(Source records)
****************************************

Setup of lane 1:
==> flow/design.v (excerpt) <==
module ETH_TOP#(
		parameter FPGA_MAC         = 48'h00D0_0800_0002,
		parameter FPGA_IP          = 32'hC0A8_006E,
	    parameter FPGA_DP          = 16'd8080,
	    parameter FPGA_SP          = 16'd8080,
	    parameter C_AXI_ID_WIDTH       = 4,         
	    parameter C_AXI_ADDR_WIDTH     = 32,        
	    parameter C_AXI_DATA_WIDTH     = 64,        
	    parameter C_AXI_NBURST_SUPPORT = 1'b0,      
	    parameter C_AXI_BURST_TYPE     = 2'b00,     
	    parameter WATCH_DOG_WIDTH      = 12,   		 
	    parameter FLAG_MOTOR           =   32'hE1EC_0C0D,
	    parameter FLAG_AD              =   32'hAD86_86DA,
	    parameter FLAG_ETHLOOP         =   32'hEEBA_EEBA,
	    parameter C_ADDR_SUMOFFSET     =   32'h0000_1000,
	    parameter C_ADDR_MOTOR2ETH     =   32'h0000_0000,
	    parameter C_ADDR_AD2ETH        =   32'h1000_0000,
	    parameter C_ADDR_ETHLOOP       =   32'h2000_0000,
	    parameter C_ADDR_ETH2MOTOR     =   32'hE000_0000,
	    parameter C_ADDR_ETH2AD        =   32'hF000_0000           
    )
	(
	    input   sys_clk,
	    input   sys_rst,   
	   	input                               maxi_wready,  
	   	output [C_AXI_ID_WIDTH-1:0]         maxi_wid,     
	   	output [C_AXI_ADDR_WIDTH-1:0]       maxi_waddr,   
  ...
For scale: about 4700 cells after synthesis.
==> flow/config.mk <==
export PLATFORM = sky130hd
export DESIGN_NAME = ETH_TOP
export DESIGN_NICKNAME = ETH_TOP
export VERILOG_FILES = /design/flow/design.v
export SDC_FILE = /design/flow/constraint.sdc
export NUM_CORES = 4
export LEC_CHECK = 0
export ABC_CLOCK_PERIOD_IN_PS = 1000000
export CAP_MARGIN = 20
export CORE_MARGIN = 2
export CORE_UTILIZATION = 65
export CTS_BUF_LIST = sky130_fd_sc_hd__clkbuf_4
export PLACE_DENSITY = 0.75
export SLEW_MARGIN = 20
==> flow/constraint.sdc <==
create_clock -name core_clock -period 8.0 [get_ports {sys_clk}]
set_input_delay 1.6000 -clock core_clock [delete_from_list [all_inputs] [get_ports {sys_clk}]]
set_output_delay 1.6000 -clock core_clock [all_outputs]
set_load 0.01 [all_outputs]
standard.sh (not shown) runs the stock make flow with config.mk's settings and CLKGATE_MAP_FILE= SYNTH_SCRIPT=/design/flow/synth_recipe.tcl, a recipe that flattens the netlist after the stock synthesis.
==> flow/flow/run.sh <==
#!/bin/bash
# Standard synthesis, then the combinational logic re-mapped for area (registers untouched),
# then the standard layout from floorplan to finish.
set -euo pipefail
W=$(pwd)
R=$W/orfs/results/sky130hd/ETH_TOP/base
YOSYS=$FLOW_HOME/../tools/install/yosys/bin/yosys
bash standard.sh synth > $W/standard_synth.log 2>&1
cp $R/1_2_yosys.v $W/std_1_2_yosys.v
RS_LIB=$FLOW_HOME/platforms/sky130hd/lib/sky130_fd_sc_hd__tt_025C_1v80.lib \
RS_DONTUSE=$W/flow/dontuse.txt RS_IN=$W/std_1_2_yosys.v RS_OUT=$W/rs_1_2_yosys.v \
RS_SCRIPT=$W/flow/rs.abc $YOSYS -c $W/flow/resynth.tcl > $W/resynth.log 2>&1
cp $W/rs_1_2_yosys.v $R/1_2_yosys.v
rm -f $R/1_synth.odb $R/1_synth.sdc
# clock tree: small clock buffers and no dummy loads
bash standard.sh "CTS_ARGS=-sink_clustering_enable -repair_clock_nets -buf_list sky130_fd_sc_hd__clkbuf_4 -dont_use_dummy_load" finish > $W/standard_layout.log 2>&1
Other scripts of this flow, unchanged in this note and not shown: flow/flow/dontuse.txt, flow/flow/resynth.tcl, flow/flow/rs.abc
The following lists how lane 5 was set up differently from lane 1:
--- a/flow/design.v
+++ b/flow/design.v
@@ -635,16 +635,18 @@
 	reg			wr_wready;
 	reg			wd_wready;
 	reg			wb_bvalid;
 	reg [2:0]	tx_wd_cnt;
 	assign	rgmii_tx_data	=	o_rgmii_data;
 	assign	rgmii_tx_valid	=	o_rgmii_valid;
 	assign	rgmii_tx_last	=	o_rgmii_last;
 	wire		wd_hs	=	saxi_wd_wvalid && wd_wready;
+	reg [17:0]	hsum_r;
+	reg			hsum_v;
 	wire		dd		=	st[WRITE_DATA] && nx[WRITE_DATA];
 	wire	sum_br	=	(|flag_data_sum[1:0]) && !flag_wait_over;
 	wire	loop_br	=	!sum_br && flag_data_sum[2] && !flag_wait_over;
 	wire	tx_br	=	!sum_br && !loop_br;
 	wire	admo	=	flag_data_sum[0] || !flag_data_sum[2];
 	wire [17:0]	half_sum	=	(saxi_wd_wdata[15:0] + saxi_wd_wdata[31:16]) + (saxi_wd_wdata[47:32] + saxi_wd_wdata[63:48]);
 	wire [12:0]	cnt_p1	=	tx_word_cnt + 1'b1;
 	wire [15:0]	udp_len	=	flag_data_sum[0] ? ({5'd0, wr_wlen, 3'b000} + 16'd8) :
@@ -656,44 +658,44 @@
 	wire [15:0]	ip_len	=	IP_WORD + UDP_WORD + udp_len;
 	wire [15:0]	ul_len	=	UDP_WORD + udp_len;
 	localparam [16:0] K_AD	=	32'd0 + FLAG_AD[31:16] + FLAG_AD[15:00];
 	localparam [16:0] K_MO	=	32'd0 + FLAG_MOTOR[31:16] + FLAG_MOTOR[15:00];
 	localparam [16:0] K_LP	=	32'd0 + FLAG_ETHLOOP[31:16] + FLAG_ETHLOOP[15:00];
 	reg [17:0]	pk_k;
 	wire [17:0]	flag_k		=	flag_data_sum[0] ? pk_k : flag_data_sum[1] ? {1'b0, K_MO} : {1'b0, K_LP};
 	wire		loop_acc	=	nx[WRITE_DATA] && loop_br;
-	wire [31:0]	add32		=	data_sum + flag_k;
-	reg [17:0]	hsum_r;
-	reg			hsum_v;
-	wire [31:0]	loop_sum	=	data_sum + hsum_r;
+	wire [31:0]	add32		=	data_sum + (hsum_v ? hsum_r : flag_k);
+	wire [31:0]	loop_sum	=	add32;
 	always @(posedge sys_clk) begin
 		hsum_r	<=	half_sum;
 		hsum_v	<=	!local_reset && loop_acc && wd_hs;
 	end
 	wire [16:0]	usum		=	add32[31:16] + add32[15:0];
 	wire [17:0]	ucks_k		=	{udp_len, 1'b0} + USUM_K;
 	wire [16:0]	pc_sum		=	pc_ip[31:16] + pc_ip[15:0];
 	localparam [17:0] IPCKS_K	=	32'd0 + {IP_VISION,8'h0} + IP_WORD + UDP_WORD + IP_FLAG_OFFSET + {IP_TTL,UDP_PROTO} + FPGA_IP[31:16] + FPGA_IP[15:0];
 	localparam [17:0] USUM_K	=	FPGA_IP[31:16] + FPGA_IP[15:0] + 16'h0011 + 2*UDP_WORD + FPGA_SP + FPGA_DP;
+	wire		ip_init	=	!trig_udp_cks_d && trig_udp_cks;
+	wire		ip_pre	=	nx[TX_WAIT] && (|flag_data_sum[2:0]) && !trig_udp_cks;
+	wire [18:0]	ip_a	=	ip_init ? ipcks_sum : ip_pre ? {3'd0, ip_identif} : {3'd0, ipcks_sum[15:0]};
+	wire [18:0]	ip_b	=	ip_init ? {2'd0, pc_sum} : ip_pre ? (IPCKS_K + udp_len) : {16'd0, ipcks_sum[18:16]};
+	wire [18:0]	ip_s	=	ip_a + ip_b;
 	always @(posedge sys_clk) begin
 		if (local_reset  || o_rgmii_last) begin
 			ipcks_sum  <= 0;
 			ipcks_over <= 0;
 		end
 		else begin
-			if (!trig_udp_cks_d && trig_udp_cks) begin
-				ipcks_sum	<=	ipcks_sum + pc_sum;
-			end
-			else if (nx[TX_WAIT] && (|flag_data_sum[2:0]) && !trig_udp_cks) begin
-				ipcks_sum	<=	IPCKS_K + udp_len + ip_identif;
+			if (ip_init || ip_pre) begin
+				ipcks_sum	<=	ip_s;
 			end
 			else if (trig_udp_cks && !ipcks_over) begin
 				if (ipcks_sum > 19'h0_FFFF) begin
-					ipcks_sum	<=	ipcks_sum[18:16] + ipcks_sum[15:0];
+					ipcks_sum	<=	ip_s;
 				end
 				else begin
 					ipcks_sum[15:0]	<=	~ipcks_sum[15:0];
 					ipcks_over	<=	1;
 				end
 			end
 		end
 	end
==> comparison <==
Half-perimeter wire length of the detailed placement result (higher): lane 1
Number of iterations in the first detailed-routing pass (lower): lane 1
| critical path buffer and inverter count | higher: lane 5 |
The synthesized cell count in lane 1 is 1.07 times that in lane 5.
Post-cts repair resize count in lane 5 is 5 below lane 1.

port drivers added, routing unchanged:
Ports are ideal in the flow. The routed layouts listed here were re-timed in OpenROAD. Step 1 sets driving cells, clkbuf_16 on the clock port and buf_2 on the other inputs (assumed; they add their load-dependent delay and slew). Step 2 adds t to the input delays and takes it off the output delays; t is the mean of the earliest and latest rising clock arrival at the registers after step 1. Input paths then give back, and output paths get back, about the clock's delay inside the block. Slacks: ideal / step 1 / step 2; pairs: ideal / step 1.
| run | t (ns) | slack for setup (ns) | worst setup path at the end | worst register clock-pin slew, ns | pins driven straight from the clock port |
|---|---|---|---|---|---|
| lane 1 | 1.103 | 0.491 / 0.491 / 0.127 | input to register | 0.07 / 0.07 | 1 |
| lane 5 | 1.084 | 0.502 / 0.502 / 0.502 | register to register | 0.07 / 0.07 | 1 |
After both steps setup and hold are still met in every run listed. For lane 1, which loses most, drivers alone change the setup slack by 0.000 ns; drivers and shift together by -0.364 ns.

****************************************

— WHAT IS EXPECTED —
Check every line above for the string "config", and copy the ones that have it.

— RESPONSE —
==> flow/config.mk <==
standard.sh (not shown) runs the stock make flow with config.mk's settings and CLKGATE_MAP_FILE= SYNTH_SCRIPT=/design/flow/synth_recipe.tcl, a recipe that flattens the netlist after the stock synthesis.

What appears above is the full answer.